Records for this exercise:
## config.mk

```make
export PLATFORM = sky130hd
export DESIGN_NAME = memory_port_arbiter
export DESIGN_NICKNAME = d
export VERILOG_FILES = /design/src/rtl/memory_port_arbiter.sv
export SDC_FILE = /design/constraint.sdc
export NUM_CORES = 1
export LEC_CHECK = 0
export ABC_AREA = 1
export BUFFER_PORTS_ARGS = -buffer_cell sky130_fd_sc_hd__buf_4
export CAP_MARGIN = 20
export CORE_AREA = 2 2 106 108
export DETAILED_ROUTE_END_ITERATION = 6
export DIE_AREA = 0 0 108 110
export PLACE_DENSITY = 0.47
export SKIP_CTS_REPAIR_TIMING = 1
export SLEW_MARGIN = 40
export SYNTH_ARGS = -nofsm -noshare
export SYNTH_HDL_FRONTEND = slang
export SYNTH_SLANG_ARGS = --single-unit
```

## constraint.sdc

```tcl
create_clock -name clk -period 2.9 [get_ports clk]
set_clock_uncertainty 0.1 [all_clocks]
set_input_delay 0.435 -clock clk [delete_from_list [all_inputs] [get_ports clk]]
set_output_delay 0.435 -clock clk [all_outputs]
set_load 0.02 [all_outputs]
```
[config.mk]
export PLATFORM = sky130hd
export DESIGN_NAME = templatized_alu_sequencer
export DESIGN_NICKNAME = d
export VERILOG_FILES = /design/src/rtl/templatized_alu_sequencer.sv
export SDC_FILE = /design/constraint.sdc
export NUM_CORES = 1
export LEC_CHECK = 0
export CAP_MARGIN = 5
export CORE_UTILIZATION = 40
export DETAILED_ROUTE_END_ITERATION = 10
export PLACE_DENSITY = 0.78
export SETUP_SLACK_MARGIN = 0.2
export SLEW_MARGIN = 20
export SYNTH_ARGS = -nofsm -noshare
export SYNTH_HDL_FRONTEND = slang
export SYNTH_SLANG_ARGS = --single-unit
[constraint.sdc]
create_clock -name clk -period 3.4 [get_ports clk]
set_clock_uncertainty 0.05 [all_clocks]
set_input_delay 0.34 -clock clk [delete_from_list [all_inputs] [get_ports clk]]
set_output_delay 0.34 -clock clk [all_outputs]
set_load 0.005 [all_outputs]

---

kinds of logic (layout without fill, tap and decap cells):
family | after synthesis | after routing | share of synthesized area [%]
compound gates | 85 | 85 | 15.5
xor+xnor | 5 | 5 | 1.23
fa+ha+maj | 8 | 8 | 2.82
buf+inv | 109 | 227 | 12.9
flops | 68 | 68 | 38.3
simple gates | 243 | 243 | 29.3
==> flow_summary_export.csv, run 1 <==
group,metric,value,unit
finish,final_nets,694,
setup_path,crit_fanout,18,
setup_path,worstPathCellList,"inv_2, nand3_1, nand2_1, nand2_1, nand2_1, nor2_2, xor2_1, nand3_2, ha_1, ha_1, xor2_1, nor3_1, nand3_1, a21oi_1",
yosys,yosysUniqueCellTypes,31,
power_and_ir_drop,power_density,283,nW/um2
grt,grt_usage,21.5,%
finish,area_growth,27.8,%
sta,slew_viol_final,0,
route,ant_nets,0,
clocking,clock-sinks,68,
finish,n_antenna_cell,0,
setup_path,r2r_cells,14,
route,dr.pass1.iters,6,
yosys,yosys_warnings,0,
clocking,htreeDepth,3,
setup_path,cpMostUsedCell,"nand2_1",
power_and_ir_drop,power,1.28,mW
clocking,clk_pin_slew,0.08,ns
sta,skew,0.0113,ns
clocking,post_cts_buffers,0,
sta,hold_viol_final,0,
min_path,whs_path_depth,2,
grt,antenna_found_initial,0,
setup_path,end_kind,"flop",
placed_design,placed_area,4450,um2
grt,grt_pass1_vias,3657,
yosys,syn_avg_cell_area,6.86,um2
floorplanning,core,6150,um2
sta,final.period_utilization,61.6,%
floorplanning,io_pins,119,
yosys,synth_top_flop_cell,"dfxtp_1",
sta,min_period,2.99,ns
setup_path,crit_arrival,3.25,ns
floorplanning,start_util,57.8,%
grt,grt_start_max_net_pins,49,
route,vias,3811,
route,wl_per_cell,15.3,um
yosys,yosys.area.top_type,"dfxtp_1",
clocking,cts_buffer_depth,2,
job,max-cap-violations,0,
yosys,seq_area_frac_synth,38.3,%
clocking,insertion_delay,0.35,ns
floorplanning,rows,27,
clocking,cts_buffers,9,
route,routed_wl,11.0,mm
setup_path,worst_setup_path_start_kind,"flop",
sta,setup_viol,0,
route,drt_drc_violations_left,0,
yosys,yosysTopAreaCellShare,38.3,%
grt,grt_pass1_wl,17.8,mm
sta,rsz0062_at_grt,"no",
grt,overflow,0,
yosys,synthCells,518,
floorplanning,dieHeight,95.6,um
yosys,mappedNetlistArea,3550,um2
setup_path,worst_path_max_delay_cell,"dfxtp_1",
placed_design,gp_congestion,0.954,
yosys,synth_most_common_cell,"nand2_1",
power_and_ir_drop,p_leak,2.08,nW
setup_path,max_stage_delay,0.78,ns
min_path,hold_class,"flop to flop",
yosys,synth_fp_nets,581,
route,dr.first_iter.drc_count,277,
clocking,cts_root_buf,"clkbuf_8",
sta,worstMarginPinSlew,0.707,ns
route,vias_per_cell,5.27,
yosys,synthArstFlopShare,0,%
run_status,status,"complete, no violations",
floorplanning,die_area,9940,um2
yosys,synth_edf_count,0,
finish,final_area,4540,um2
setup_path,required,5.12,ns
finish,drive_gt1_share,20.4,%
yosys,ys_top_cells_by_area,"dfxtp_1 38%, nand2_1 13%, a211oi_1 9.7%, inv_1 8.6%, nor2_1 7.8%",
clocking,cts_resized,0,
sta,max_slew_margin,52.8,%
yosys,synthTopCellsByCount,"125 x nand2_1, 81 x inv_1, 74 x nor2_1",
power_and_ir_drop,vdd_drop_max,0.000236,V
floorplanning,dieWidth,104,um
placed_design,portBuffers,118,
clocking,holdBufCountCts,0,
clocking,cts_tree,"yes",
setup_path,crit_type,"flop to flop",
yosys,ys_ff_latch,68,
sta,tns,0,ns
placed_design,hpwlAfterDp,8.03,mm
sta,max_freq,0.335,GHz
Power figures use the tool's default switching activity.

...

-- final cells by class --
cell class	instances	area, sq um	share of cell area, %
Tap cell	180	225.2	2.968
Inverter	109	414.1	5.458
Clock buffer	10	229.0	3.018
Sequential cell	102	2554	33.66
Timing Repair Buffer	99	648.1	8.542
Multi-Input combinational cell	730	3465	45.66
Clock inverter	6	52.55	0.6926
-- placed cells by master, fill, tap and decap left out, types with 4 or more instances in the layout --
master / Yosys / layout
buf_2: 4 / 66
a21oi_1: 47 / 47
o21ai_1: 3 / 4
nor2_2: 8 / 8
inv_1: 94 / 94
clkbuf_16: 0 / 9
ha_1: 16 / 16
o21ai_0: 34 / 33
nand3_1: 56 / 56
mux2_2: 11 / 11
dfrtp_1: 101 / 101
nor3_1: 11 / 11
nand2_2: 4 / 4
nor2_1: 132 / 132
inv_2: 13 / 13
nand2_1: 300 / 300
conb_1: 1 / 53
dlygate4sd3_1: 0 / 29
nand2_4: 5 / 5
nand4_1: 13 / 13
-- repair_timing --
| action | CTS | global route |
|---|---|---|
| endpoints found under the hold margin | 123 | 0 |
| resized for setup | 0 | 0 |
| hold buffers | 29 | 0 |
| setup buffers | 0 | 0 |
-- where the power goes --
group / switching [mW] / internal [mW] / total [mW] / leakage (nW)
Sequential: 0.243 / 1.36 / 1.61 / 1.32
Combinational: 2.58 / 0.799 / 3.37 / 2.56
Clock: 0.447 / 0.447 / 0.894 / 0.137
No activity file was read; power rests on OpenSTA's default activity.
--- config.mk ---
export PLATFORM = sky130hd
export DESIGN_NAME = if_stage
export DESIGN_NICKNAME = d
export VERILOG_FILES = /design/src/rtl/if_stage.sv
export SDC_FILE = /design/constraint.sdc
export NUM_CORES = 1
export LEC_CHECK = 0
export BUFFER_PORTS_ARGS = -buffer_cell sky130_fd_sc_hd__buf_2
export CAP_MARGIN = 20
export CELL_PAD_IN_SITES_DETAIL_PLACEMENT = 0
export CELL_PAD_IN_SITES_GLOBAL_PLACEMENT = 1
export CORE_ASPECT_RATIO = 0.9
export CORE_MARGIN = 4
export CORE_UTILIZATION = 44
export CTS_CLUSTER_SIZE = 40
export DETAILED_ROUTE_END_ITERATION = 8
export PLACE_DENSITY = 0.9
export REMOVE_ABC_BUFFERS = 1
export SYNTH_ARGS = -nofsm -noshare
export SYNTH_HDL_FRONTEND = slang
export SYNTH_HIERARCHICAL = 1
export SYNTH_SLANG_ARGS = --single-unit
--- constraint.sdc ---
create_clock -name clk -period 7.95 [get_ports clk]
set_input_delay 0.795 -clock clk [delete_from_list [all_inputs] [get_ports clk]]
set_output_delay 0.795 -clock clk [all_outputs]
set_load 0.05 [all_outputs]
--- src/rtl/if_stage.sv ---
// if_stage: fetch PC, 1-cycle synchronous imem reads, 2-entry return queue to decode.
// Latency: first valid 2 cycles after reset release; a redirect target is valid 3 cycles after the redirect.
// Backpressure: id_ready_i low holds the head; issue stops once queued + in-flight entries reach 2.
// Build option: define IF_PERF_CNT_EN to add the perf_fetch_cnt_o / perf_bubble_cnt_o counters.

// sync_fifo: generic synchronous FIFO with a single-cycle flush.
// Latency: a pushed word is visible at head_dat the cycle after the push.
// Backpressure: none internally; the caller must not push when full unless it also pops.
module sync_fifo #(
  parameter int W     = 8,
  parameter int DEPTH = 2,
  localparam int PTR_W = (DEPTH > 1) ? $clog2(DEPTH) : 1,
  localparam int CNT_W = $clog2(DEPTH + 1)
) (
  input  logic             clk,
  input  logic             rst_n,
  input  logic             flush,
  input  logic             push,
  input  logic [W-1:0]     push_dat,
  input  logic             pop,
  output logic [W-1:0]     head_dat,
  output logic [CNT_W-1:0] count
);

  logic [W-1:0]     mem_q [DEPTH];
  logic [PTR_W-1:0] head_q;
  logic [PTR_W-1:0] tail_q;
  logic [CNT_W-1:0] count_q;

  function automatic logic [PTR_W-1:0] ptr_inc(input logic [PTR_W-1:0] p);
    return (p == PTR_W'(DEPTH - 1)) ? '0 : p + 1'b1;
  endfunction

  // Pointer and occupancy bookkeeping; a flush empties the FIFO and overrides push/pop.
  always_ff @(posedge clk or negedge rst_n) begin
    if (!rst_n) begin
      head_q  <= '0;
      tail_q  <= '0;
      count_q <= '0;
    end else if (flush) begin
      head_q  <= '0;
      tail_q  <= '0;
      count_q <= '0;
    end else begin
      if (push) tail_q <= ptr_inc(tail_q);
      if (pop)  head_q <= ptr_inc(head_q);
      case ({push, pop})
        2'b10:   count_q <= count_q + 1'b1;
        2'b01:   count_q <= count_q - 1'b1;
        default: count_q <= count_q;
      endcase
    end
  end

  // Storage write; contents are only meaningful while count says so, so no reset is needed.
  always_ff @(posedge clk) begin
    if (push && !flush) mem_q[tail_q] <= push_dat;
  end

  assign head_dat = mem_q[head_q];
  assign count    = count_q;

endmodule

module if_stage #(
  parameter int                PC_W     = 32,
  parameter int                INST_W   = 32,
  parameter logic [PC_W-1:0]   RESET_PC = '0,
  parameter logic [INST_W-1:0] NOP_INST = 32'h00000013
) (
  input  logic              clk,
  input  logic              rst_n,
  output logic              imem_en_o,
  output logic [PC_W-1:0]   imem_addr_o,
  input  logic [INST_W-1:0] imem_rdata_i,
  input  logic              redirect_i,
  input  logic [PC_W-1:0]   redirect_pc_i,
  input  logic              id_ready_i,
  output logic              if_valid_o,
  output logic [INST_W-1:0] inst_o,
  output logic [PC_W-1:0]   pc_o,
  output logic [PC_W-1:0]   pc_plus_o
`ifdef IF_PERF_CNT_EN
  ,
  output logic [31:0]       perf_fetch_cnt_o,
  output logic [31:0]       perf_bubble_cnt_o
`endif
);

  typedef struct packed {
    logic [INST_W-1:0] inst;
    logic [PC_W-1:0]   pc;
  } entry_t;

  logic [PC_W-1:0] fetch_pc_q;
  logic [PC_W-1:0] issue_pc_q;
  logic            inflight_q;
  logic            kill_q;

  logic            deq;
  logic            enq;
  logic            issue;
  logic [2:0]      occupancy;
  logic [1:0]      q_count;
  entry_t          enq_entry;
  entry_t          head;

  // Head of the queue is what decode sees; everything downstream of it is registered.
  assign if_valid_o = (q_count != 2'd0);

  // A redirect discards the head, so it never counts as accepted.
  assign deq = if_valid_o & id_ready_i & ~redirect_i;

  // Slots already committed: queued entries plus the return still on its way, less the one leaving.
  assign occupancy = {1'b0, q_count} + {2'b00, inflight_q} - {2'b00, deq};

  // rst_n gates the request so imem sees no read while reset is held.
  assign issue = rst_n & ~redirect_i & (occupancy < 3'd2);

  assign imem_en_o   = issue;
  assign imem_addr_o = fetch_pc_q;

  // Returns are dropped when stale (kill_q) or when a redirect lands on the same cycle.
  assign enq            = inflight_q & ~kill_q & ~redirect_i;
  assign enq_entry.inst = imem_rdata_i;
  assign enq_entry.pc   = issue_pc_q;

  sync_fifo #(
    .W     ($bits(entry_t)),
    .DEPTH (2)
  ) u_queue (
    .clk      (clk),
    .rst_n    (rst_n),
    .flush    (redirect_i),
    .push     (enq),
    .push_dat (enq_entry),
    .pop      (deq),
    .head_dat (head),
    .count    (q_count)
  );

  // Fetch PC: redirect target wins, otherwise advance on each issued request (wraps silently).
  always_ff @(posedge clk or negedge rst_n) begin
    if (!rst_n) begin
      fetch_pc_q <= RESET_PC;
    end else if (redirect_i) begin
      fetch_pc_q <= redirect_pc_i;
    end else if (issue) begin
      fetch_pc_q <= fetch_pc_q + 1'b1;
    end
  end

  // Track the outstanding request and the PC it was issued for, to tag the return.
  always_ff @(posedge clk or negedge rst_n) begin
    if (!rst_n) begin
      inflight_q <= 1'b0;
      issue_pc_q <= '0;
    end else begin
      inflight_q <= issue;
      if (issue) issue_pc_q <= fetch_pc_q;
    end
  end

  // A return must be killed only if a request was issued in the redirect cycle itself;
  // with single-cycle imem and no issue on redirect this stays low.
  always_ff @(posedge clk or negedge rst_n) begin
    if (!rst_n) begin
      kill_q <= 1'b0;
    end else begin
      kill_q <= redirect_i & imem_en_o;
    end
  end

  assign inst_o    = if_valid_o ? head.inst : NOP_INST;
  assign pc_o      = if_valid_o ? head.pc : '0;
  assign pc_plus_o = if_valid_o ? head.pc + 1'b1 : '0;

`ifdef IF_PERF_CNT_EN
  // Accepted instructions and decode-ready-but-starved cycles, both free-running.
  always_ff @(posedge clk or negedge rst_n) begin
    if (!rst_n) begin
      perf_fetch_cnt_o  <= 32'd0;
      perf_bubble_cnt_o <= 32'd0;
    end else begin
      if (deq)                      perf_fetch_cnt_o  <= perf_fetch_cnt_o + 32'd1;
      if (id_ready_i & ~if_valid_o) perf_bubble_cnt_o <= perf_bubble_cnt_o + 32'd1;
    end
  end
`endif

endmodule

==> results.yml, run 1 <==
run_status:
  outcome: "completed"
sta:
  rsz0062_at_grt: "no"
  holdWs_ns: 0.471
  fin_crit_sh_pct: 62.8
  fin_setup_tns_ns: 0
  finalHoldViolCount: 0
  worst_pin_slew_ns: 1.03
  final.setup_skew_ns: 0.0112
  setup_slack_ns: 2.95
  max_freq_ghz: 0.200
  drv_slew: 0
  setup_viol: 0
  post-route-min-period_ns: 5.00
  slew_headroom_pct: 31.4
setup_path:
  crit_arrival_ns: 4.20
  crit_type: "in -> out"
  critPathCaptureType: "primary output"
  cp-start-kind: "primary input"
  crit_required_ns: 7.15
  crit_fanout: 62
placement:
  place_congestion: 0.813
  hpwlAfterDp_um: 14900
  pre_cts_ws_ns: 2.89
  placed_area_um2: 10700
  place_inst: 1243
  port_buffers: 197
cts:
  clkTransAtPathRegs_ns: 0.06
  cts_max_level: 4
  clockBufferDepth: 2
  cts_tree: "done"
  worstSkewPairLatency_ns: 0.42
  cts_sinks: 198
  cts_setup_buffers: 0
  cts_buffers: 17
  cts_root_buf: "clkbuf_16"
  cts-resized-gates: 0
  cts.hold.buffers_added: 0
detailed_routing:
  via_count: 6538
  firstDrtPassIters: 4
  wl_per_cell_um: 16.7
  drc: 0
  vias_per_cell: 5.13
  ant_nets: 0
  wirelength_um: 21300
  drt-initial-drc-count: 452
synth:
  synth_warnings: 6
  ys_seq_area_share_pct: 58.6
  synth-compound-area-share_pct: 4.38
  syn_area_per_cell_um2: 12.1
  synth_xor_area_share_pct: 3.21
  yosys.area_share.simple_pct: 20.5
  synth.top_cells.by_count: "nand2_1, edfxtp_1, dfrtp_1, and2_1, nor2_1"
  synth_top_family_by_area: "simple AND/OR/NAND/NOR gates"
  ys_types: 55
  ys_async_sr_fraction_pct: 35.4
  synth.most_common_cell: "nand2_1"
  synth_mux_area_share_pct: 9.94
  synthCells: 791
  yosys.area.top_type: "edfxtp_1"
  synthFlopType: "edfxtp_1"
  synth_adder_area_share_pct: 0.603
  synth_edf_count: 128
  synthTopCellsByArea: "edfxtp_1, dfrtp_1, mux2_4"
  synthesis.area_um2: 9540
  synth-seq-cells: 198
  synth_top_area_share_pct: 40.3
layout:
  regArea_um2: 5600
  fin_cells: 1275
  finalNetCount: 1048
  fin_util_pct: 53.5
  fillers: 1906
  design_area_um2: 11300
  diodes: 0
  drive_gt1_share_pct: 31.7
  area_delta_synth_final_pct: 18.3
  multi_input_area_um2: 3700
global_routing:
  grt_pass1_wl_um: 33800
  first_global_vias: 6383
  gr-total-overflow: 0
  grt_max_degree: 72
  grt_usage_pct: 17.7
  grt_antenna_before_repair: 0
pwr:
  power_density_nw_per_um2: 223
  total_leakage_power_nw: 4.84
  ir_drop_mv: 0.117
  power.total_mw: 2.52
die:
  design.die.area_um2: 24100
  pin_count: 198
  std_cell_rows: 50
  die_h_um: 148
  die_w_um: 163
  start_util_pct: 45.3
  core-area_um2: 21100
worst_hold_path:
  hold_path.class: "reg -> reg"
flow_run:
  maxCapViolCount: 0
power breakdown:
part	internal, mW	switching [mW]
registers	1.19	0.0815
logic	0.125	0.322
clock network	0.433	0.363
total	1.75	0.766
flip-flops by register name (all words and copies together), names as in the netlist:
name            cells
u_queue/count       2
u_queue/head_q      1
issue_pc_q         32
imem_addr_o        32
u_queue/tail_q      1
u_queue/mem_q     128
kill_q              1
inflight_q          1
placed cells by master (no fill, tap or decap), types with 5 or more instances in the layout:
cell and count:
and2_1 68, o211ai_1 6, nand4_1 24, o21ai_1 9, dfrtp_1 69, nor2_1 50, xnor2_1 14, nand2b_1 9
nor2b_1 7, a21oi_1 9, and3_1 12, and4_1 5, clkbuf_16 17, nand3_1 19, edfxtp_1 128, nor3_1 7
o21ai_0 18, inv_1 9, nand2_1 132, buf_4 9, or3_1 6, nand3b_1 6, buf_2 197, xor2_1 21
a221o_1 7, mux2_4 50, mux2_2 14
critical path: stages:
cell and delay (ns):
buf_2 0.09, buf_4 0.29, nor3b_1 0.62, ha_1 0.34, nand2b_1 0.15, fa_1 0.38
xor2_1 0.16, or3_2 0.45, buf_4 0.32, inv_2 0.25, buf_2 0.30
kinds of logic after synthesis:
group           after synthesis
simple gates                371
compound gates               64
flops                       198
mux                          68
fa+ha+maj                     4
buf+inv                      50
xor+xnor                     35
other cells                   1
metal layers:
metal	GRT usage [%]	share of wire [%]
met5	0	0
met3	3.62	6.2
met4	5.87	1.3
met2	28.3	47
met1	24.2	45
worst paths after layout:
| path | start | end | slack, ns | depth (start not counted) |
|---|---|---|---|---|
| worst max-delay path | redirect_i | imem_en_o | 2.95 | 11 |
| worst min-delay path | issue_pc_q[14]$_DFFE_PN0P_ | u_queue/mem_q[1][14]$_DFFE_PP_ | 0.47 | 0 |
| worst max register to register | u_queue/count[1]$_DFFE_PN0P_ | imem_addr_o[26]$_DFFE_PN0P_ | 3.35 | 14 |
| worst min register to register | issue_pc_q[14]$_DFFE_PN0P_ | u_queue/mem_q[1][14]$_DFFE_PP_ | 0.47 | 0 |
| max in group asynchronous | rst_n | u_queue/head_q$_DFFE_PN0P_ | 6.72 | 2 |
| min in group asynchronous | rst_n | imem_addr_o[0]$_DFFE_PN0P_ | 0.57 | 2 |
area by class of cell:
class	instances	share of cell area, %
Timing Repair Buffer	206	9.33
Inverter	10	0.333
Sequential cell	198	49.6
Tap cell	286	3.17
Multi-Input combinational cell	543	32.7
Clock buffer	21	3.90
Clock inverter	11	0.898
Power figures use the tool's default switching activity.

Task description:
One stretch of the lines above is wanted, from the line that contains "kinds of logic (layout" through the line that contains "simple gates | 243 | 243 | 29.3". Output it exactly.

Task output:
kinds of logic (layout without fill, tap and decap cells):
family | after synthesis | after routing | share of synthesized area [%]
compound gates | 85 | 85 | 15.5
xor+xnor | 5 | 5 | 1.23
fa+ha+maj | 8 | 8 | 2.82
buf+inv | 109 | 227 | 12.9
flops | 68 | 68 | 38.3
simple gates | 243 | 243 | 29.3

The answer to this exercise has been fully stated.